■ Exercise directions
Lines from the line with "timing.final.ws_setup_ns -0.00827 \" to the line with "after detailed placement: 22.01" in the entries below, and only those, must be output exactly, with both ends included.

START Record extracts

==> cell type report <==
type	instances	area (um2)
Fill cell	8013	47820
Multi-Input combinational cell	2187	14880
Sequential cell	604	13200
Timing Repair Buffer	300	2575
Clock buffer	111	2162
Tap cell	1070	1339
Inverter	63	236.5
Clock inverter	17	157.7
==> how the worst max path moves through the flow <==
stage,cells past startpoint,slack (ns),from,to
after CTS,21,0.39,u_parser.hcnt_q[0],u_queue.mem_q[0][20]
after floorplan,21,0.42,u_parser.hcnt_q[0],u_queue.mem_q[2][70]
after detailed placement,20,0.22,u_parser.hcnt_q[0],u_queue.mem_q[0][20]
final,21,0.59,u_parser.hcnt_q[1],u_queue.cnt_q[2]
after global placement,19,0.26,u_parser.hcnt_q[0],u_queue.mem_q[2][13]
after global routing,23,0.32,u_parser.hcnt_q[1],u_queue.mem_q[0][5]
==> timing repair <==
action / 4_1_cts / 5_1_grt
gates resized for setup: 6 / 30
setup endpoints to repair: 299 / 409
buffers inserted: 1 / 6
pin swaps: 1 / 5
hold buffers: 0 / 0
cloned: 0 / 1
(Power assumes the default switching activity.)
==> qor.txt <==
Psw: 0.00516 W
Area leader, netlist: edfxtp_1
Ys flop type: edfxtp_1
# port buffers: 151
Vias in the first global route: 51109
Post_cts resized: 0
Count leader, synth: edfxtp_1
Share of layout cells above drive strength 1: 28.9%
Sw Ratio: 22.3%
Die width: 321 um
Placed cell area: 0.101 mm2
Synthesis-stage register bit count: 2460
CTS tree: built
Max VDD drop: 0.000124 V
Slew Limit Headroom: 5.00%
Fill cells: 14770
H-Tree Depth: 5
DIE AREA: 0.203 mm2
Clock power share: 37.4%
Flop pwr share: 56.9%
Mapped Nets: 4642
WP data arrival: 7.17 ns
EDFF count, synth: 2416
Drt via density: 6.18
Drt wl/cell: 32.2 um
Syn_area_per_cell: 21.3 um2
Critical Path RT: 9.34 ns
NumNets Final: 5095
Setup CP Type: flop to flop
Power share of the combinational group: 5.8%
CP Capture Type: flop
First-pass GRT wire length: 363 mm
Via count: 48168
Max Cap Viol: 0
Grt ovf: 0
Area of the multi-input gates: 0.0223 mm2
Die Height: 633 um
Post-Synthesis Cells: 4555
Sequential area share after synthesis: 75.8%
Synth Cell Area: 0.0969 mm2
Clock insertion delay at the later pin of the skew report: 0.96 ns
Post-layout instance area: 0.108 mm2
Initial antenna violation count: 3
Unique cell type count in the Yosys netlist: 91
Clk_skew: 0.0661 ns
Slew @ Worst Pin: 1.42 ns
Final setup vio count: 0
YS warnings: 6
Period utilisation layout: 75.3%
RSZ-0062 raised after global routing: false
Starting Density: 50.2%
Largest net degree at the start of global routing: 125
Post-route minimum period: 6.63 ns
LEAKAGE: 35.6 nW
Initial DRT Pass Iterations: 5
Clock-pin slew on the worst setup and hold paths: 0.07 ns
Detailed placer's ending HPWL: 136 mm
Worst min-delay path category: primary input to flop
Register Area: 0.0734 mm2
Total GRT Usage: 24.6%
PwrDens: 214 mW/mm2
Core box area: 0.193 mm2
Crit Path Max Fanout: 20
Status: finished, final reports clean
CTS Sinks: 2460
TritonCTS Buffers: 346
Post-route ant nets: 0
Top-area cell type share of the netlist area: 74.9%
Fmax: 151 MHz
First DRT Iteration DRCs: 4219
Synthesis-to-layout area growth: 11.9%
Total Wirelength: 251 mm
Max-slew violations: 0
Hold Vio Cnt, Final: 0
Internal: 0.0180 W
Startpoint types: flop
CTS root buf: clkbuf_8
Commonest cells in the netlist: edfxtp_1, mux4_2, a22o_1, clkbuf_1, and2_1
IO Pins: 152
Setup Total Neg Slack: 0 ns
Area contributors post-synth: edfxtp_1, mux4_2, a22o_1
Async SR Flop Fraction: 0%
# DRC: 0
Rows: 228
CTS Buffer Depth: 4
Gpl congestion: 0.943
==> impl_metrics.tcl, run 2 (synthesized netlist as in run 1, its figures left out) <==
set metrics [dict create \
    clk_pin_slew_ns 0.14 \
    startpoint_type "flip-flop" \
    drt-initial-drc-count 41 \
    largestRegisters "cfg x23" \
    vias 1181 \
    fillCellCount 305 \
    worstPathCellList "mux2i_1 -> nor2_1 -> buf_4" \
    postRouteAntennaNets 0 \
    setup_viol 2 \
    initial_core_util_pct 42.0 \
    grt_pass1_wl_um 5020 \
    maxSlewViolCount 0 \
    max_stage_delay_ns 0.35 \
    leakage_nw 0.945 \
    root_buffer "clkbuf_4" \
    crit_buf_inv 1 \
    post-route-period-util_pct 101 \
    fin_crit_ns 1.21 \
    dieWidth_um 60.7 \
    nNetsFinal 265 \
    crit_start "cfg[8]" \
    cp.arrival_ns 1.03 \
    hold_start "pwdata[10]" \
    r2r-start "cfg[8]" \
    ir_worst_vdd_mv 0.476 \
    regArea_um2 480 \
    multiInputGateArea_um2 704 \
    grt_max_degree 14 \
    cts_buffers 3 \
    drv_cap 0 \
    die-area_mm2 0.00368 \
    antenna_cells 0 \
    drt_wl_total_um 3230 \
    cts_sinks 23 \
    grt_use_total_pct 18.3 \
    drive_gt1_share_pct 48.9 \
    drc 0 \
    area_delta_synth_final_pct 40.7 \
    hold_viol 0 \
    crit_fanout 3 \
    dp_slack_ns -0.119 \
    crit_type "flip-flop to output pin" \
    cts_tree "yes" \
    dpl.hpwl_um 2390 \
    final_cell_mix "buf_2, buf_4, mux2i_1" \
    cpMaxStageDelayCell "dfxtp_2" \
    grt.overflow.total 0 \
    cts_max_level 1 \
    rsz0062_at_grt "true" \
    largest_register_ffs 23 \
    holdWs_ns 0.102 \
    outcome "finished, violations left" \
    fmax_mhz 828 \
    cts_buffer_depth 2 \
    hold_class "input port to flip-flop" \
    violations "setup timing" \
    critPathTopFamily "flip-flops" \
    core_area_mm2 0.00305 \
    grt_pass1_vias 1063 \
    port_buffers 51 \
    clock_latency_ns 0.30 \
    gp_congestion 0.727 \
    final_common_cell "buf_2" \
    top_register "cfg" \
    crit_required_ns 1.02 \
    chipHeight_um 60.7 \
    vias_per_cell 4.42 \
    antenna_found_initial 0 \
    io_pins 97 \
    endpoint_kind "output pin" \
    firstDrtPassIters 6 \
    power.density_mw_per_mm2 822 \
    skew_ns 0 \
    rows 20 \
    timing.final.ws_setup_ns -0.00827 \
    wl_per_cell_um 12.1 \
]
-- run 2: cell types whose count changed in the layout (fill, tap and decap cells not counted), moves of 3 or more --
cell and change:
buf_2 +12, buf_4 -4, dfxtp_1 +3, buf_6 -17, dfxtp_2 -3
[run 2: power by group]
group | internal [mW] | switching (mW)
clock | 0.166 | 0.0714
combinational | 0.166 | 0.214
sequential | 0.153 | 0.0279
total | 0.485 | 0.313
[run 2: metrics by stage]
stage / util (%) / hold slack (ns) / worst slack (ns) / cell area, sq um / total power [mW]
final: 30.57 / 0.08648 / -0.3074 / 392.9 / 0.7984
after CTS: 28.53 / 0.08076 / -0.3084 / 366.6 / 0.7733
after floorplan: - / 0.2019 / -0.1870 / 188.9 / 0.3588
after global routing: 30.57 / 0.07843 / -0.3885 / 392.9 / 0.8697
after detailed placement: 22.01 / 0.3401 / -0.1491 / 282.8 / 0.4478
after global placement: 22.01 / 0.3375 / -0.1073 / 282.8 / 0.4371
## config.mk

```make
export PLATFORM = sky130hd
export DESIGN_NAME = key_chord_to_mouse_button
export DESIGN_NICKNAME = d
export VERILOG_FILES = /design/src/rtl/core/kcmb_pkg.sv /design/src/rtl/core/key_chord_to_mouse_button.sv /design/src/rtl/core/kcmb_ctrl.sv /design/src/rtl/core/kcmb_dp.sv
export SDC_FILE = /design/constraint.sdc
export NUM_CORES = 2
export LEC_CHECK = 0
export ABC_CLOCK_PERIOD_IN_PS = 9600
export BUFFER_PORTS_ARGS = -buffer_cell sky130_fd_sc_hd__buf_2
export CAP_MARGIN = 20
export CORE_MARGIN = 2
export CORE_UTILIZATION = 50
export DETAILED_ROUTE_END_ITERATION = 16
export PLACE_DENSITY = 0.63
export SLEW_MARGIN = 20
export SYNTH_ARGS = -nofsm -noshare
export SYNTH_HDL_FRONTEND = slang
export SYNTH_SLANG_ARGS = --single-unit
```

## constraint.sdc

```tcl
create_clock -name clk -period 9.6 [get_ports clk]
set_input_delay 0.96 -clock clk [delete_from_list [all_inputs] [get_ports clk]]
set_output_delay 0.96 -clock clk [all_outputs]
set_load 0.03 [all_outputs]
```
$ cat src/hw/rtl/source_connection_rate_limiter_core_macros.svh
// Assertion macros shared by the rate limiter RTL.
`ifndef SOURCE_CONNECTION_RATE_LIMITER_CORE_MACROS_SVH
`define SOURCE_CONNECTION_RATE_LIMITER_CORE_MACROS_SVH
`ifndef SYNTH
`define SCRL_ASSERT(lbl, prop) \
	lbl: assert property (@(posedge clk) disable iff (!arst_n) prop) \
		else $error("scrl check failed");
`define SCRL_ASSERT_MSG(lbl, prop, msg) \
	lbl: assert property (@(posedge clk) disable iff (!arst_n) prop) else $error(msg);
`else
`define SCRL_ASSERT(lbl, prop)
`define SCRL_ASSERT_MSG(lbl, prop, msg)
`endif
`endif

$ cat src/hw/rtl/scrl_ram.sv
// Generic single-write, single-read RAM with a registered read.
`timescale 1ns / 1ps
module scrl_ram #(
	parameter int WIDTH = 8,
	parameter int DEPTH = 16
) (
	input  logic                     clk,
	input  logic                     we,
	input  logic [$clog2(DEPTH)-1:0] waddr,
	input  logic [WIDTH-1:0]         wdata,
	input  logic [$clog2(DEPTH)-1:0] raddr,
	output logic [WIDTH-1:0]         rdata
);
	logic [WIDTH-1:0] mem [DEPTH];

	always_ff @(posedge clk) begin
		if (we) begin
			mem[waddr] <= wdata;
		end
		rdata <= mem[raddr];
	end
endmodule

$ cat config.mk
export PLATFORM = sky130hd
export DESIGN_NAME = scrl_ram
export DESIGN_NICKNAME = d
export VERILOG_FILES = /design/src/hw/rtl/source_connection_rate_limiter_core_macros.svh /design/src/hw/rtl/scrl_ram.sv
export SDC_FILE = /design/constraint.sdc
export NUM_CORES = 1
export LEC_CHECK = 0
export CAP_MARGIN = 20
export CORE_AREA = 2 2 96 98
export DETAILED_ROUTE_END_ITERATION = 10
export DIE_AREA = 0 0 98 100
export DONT_BUFFER_PORTS = 1
export GPL_TIMING_DRIVEN = 0
export PLACE_DENSITY_LB_ADDON = 0.12
export SKIP_LAST_GASP = 1
export SYNTH_ARGS = -nofsm -noshare
export SYNTH_HDL_FRONTEND = slang
export SYNTH_SLANG_ARGS = --single-unit
$ cat constraint.sdc
create_clock -name clk -period 2.1 [get_ports clk]
set_input_delay 0.42 -clock clk [delete_from_list [all_inputs] [get_ports clk]]
set_output_delay 0.42 -clock clk [all_outputs]
set_load 0.01 [all_outputs]
; ---- Word-level counts from Yosys, hierarchy flattened
; Memories as Yosys holds them, arrays and structs flattened. A register that Yosys moved wholly into a read port is not among the register bits.
; Cells that the tools add are included.
[op_classes]
muxes = 2
[ops]
columns = op, count
row1 = $mux 1, 2
[totals]
mem_bits_rw = 128
output_inout_bits = 8
mem_count = 1
register_bits = 0
in_bits = 18
elab_cells = 3
[memory_table]
columns = memory, depth, width, rd, rd_ports_with_merged_regs, wr, line
row1 = mem, 16, 8, 1, 1, 1, scrl_ram.sv:14  ; logic [WIDTH-1:0] mem [DEPTH];

; ---- Depth between registers and ports, before layout
[depth]
ltp_word = 2
mapped_depth = 5
depth_no_buf = 3

; ---- Least setup slack after synthesis
; Ideal clock, no wire load.
[synth_timing]
path_kind = input to register
from = input waddr[2]
to = memory mem[0][0] (enable)
n_path_buf = 0
arrival_ns = 1.530
setup_ns = 0.383
cell_stages = 2
required_time_ns = 1.717
slack_ns = 0.187
cell_sequence = or3b_2 nor3_1
[synth_rtl]
columns = element, line
row1 = from (decl), scrl_ram.sv:9  ; input logic [$clog2(DEPTH)-1:0] waddr,
row2 = to (decl), scrl_ram.sv:14
; Straight into the memory's write port.

; ---- Final worst setup path
[layout_timing]
from = input waddr[2]
to = memory mem[3][5] (enable)
; Straight into the memory's write port.

==> key figures <==
Detailed routing
  • Number of DRC markers in iteration 0: between 150 and 200
  • Initial DRT Pass Iterations: 4
  • WL final: approximately 9.8 mm
  • Drt drc: 0
  • Vias/cell: approximately 6.2
  • WL/cell: ~26 microns
  • Antenna Nets Post-Route: 0
  • DR vias: between 2k and 2.5k

STA
  • Fmax: 0.691 GHz
  • Max-slew violations: 0
  • Final setup viols: 0
  • Final Cycle Share: around 69%
  • Post-layout minimum cycle time: about 1.4 ns
  • Setup TNS: 0 ns
  • Clock Skew: 0.00538 ns
  • Hold WS: 0.140 ns
  • Final Hold Fails: 0
  • Worst-margin pin slew: roughly 1.1 ns
  • RSZ-0062 raised after global routing: no
  • Slew HR: between 20% and 30%

Floorplanning
  • Site Rows: 35
  • Die height: approximately 100 microns
  • Initial Util: 57.9%
  • Top Ports: 26
  • Core Footprint: a little under 9000 sq um
  • Chip width: ~100 microns
  • Die area: 9800 sq um

Clock tree
  • Clock latency on the worst-skew pair: 0.52 ns
  • TritonCTS clock tree: built
  • Clk slew on worst S/H paths: about 0.06 ns
  • Post-CTS Hold Fix Bufs: 8
  • Post-CTS resize count: 0
  • Num CTS Buffers: 17
  • CTS Sinks: ~140
  • Post-CTS Setup Bufs: 0
  • CTS H-tree depth: 4
  • Worst-case clock buffer depth: 2
  • CTS Root Cell: clkbuf_8

GRT
  • GRT overflow: 0
  • Total track usage: between 20% and 30%
  • Vias in the first global route: ~2.4k
  • Initial antenna violation count: 0
  • Largest net degree at the start of global routing: 17
  • First-pass GRT wire length: between 10 and 15 mm

Yosys
  • Most used DFF post-synth: edfxtp_1
  • Post-Syn Instances: 229
  • Synthesized net count: 247
  • Area share of the leading cell type in the synthesized netlist: between 70% and 80%
  • Sequential fraction of the synthesis area: 77.8%
  • EDFF count, synth: around 130
  • Synth cell types: 19
  • Biggest area consumer among synthesized cells: edfxtp_1
  • Mapped Avg Cell Area: 22.5 sq um
  • Yosys warns: 0
  • Post-Syn Area: about 5000 sq um
  • Ys async rst share: 0%
  • Top post-synthesis cells by area: edfxtp_1 (75%), mux4_2 (7.9%), mux4_1 (7.1%)
  • Yosys reg bits: ~140

Layout
  • Fin area: between 5000 and 6000 sq um
  • Final Core Density: about 67%
  • Layout Nets: between 200 and 300
  • Layout area overhead: 16.2%
  • Ant. Diodes: 0
  • Share of post-route cells with drive strength above 1: a little under a quarter

Pwr
  • Power Total: about 0.0063 W
  • Pwr dens: roughly 1000 nW/um^2
  • VDD IR-drop max: ~0.00053 V
  • Pleak: roughly 2.0 nW

Setup path
  • Crit start category: input pin
  • WP data arrival: between 1.5 and 2 ns
  • Crit path largest cell delay: between 0.6 and 0.7 ns
  • Worst path slowest cell: nor2_1
  • Crit end category: flop
  • Crit path required time: between 2 and 2.5 ns
  • Critical-path maximum fanout: 8
  • Crit-path leading delay family: simple AND/OR/NAND/NOR gates
  • Critical Setup Path Class: input pin to flop
  • CP Buf/Inv Count: 0
  • Crit path cell chain: or3b_2, nor2_1

Place
  • Final GP Congestion: about 0.69
  • Placed Area: between 5000 and 6000 sq um
  • DPL Wire Length: between 6 and 7 mm
  • Port Buf Inserts: 0

Status
  • Outcome: completed

Job
  • Max-cap viol count: 0

Hold path
  • Hold Crit Class: input pin to flop
==> where the power goes <==
part,switching [W],total (W),internal [W]
logic,0.000147,0.000256,0.000109
clock network,0.00110,0.00295,0.00185
registers,0.0000255,0.00306,0.00304
total,0.00127,0.00626,0.00499
==> cells by family (layout without fill, tap and decap cells) <==
logic type | Yosys count | in the layout | share of synthesized area, %
compound gates | 16 | 16 | 2.33
buf+inv | 10 | 53 | 1.68
flops | 136 | 136 | 77.8
mux | 32 | 32 | 15.0
simple gates | 35 | 35 | 3.18
==> per-stage QoR <==
step / setup slack (ns) / instances
2_1_floorplan: 0.187 / 229
3_3_place_gp: -0.210 / 340
3_5_place_dp: 0.133 / 343
4_1_cts: 0.674 / 383
5_1_grt: 0.574 / 383
6_report: 0.652 / 383
==> cell usage after synthesis (3+ instances only) <==
cell,n
a22oi_1,16
buf_2,3
buf_6,3
clkdlybuf4s25_2,3
dfxtp_1,8
edfxtp_1,128
mux4_1,14
mux4_2,18
nand2_1,9
nor2_1,13
nor3_1,4
==> final timing paths <==
path | start | endpoint | slack (ns) | cells after the start
min | waddr[0] | mem[0][5]$_DFFE_PP_ | 0.14 | 1
max reg2reg | mem[15][7]$_DFFE_PP_ | rdata[7]$_DFF_P_ | 0.69 | 3
min reg2reg | mem[11][1]$_DFFE_PP_ | rdata[1]$_DFF_P_ | 0.69 | 3
max | waddr[2] | mem[3][5]$_DFFE_PP_ | 0.65 | 2
==> routing by layer <==
| metal | share of wire (%) | vias to the layer above | global-route usage, % |
|---|---|---|---|
| li1 | - | 1039 | - |
| met1 | 42 | 1217 | 30.3 |
| met2 | 49 | 89 | 32.9 |
| met3 | 6.8 | 19 | 5.57 |
| met4 | 2.1 | 0 | 9.72 |
| met5 | 0 | - | 0 |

END Record extracts

■ Response area
    timing.final.ws_setup_ns -0.00827 \
    wl_per_cell_um 12.1 \
]
-- run 2: cell types whose count changed in the layout (fill, tap and decap cells not counted), moves of 3 or more --
cell and change:
buf_2 +12, buf_4 -4, dfxtp_1 +3, buf_6 -17, dfxtp_2 -3
[run 2: power by group]
group | internal [mW] | switching (mW)
clock | 0.166 | 0.0714
combinational | 0.166 | 0.214
sequential | 0.153 | 0.0279
total | 0.485 | 0.313
[run 2: metrics by stage]
stage / util (%) / hold slack (ns) / worst slack (ns) / cell area, sq um / total power [mW]
final: 30.57 / 0.08648 / -0.3074 / 392.9 / 0.7984
after CTS: 28.53 / 0.08076 / -0.3084 / 366.6 / 0.7733
after floorplan: - / 0.2019 / -0.1870 / 188.9 / 0.3588
after global routing: 30.57 / 0.07843 / -0.3885 / 392.9 / 0.8697
after detailed placement: 22.01 / 0.3401 / -0.1491 / 282.8 / 0.4478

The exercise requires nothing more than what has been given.